Biometrics: A Useful Tool for Homeland Security?
By: Rob Wise
In recent years, the U.S. military has used groundbreaking biometric identification technologies in Afghanistan and elsewhere, employing iris scanners, fingerprint readers, and other devices to help differentiate friends from foes and map insurgent activity. The ability to compare an unknown individual’s biological features against those of insurgents and criminals has allowed the United States to better screen those attempting to enter secure installations, identify the makers of improvised explosive devices, recapture escaped prisoners, and, in the most famous instance, reportedly confirm the death of Osama bin Laden.
Even as U.S. involvement in Afghanistan winds down, the use of biometrics for a wide range of applications—including for homeland security—is poised to increase dramatically. The Department of Homeland Security already employs biometrics for a limited number of purposes, yet as the technology continues to advance, a wide range of agencies and organizations may turn to biometrics for purposes ranging from employment verification to identifying potential terrorists in a crowd to managing access to secure data.
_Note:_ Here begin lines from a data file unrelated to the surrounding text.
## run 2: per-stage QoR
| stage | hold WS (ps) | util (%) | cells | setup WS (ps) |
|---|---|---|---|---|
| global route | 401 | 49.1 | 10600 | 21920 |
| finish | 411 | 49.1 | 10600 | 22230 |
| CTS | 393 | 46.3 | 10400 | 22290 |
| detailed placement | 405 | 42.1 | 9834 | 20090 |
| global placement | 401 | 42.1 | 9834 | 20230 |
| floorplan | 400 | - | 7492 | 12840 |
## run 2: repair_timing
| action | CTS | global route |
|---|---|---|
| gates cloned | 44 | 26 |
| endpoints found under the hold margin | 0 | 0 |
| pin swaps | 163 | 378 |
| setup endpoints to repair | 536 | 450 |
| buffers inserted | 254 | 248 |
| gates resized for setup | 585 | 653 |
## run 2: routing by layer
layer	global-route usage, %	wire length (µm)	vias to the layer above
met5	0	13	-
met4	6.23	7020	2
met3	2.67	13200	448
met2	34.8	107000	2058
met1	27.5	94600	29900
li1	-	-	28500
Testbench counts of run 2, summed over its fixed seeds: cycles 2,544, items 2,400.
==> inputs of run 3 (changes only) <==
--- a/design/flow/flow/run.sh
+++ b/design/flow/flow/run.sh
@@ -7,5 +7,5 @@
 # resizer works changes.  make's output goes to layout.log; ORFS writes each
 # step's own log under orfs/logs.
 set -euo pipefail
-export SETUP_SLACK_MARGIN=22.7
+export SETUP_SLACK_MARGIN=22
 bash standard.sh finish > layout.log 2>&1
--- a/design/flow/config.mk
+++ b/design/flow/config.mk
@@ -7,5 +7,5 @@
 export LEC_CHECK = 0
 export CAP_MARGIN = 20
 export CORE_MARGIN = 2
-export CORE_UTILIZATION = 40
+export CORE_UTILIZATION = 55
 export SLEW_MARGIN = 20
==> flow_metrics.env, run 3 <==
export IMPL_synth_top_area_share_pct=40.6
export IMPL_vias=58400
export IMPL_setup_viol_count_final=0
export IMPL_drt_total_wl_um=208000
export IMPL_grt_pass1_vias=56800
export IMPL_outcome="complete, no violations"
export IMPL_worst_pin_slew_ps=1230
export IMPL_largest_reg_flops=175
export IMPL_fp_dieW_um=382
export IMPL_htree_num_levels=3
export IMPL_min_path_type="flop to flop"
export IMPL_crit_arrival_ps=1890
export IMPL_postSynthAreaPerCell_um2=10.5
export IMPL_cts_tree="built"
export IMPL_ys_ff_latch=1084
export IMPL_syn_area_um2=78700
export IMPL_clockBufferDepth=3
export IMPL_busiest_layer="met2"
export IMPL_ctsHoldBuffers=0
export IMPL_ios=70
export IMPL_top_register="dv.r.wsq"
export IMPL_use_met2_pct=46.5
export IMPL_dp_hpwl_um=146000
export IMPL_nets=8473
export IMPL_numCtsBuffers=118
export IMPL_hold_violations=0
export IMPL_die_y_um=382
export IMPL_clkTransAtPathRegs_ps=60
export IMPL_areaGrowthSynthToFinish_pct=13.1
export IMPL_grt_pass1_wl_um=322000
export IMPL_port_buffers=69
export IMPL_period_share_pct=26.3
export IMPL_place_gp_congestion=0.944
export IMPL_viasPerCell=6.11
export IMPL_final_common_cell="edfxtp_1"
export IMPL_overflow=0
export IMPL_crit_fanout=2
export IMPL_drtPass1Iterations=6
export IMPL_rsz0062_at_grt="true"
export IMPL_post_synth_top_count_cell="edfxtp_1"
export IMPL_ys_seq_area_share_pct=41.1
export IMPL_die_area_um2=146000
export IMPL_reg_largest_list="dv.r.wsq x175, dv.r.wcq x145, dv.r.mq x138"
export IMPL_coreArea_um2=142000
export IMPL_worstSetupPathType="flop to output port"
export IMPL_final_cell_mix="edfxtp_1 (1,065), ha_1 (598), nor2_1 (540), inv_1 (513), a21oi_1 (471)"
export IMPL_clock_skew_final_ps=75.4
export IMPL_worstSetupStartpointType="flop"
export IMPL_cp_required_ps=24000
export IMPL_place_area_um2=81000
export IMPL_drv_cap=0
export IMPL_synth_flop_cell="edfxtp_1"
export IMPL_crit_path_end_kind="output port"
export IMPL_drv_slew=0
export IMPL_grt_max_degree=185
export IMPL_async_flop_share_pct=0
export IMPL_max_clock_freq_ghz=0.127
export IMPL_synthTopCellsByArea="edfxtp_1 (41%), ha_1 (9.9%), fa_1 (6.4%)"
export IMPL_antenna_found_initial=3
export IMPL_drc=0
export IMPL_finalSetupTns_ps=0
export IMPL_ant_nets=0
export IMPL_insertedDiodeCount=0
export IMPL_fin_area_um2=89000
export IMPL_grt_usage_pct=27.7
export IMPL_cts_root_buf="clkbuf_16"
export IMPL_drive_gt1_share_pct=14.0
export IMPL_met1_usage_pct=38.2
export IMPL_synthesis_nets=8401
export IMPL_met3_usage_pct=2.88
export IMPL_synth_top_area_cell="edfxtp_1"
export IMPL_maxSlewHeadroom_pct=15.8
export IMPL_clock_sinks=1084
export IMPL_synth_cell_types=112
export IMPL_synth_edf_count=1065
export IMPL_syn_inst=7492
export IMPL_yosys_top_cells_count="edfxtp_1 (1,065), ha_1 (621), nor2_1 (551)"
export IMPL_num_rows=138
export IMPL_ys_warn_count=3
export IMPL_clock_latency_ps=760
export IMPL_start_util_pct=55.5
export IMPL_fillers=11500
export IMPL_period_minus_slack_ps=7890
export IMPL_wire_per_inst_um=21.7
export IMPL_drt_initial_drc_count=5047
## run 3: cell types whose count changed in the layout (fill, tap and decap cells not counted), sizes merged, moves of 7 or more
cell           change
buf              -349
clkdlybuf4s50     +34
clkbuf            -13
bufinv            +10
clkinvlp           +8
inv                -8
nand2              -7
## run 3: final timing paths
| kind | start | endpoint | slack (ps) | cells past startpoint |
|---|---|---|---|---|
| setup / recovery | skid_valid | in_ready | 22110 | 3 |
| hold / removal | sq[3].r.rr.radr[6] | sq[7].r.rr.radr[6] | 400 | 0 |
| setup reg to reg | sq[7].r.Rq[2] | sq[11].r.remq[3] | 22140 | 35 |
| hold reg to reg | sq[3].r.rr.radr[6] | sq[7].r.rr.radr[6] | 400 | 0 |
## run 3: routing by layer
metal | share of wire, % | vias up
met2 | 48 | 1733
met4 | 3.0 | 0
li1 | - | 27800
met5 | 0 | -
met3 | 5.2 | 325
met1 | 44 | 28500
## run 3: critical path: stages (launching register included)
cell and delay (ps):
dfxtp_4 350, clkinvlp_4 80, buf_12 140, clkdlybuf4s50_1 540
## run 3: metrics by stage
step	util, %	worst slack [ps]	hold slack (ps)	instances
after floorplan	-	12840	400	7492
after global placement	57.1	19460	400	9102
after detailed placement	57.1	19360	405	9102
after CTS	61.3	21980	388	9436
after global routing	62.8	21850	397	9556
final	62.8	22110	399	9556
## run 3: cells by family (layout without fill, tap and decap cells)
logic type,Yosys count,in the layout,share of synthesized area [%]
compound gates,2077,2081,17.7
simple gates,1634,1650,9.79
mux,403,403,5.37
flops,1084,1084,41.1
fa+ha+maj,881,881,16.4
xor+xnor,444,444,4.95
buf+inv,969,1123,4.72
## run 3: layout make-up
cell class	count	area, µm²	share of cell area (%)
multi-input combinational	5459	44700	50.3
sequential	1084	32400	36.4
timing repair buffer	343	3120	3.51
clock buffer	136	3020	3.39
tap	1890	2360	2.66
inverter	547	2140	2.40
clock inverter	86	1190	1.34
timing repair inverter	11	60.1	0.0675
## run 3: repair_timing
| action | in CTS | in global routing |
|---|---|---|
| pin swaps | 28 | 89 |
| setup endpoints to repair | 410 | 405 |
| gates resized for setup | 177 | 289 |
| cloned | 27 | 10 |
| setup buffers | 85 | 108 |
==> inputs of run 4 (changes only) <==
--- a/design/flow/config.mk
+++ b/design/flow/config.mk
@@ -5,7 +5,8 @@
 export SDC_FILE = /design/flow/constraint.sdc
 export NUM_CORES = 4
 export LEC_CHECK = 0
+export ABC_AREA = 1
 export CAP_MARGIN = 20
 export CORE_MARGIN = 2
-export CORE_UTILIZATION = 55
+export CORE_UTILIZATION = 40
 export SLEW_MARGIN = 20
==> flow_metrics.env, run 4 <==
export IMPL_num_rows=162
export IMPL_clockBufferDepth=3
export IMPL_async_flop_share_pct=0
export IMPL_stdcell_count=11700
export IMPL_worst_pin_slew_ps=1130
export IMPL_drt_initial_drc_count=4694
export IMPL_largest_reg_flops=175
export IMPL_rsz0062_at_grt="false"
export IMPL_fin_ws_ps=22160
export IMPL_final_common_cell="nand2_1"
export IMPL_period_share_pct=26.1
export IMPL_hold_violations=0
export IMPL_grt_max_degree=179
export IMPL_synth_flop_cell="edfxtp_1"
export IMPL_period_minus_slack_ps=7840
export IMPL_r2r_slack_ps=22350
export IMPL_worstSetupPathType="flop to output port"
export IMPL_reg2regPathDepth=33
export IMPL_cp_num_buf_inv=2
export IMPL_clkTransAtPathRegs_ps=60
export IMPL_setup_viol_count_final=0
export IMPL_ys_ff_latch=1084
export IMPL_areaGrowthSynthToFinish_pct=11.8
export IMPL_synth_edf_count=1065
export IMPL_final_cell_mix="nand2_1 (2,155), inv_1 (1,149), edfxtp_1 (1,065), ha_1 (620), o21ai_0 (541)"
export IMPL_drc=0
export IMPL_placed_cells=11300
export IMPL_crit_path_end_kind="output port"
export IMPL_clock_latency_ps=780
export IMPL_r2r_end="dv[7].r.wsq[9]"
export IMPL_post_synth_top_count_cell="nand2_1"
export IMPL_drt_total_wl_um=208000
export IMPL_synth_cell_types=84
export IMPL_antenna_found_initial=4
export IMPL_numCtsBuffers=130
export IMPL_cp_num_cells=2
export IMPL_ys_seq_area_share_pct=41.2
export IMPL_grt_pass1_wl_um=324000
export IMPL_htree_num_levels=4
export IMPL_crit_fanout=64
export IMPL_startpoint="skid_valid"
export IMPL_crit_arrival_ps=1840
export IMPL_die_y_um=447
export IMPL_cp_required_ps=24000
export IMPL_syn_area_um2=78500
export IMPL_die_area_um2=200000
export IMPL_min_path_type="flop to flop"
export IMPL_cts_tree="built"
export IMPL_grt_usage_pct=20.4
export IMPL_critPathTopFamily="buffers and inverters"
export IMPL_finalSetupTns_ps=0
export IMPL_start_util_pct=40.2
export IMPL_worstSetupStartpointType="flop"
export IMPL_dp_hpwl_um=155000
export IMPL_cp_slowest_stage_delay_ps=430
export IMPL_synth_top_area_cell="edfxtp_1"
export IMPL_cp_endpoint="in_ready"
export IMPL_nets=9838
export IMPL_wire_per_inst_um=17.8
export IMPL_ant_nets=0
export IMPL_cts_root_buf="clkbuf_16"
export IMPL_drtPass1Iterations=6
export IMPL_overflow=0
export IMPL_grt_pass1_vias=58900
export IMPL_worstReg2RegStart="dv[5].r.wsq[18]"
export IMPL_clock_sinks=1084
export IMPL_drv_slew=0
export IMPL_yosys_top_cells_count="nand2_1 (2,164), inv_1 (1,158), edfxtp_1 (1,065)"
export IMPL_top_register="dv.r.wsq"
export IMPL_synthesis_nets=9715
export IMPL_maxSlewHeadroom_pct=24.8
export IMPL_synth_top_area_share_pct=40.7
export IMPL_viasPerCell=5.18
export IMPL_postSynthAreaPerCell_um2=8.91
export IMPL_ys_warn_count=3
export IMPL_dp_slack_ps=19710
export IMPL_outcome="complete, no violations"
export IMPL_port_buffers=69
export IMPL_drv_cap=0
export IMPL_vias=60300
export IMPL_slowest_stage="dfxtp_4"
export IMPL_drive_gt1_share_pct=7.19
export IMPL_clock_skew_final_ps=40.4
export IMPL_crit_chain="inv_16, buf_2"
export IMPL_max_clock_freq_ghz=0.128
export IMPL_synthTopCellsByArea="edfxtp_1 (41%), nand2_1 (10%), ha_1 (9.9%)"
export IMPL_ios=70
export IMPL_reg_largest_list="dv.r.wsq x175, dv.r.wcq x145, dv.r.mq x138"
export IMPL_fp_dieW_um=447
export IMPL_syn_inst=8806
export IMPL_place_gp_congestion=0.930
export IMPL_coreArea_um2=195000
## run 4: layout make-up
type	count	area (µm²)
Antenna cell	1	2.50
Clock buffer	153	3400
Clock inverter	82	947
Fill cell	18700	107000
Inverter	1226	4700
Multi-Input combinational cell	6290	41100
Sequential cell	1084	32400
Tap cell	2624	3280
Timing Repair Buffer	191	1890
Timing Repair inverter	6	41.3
However, these technological advances bring with them a host of questions, many of which have yet to be fully addressed. Which biometric technologies hold the greatest potential, and how and where might they be employed? The U.S. government has been an early adopter, but private industry and foreign governments are rapidly moving to incorporate biometrics in new and innovative ways. Apple now includes a fingerprint scanner on the iPhone, and governments in Asia and Africa are using biometrics to assist in everything from combating welfare fraud to reducing election tampering. There are also questions about what legal frameworks should govern these technologies and the data they generate, as well as how privacy concerns can be addressed. Answering such questions will be vital if biometrics are to reach their full potential as a tool for homeland security, law enforcement, and a variety of other purposes.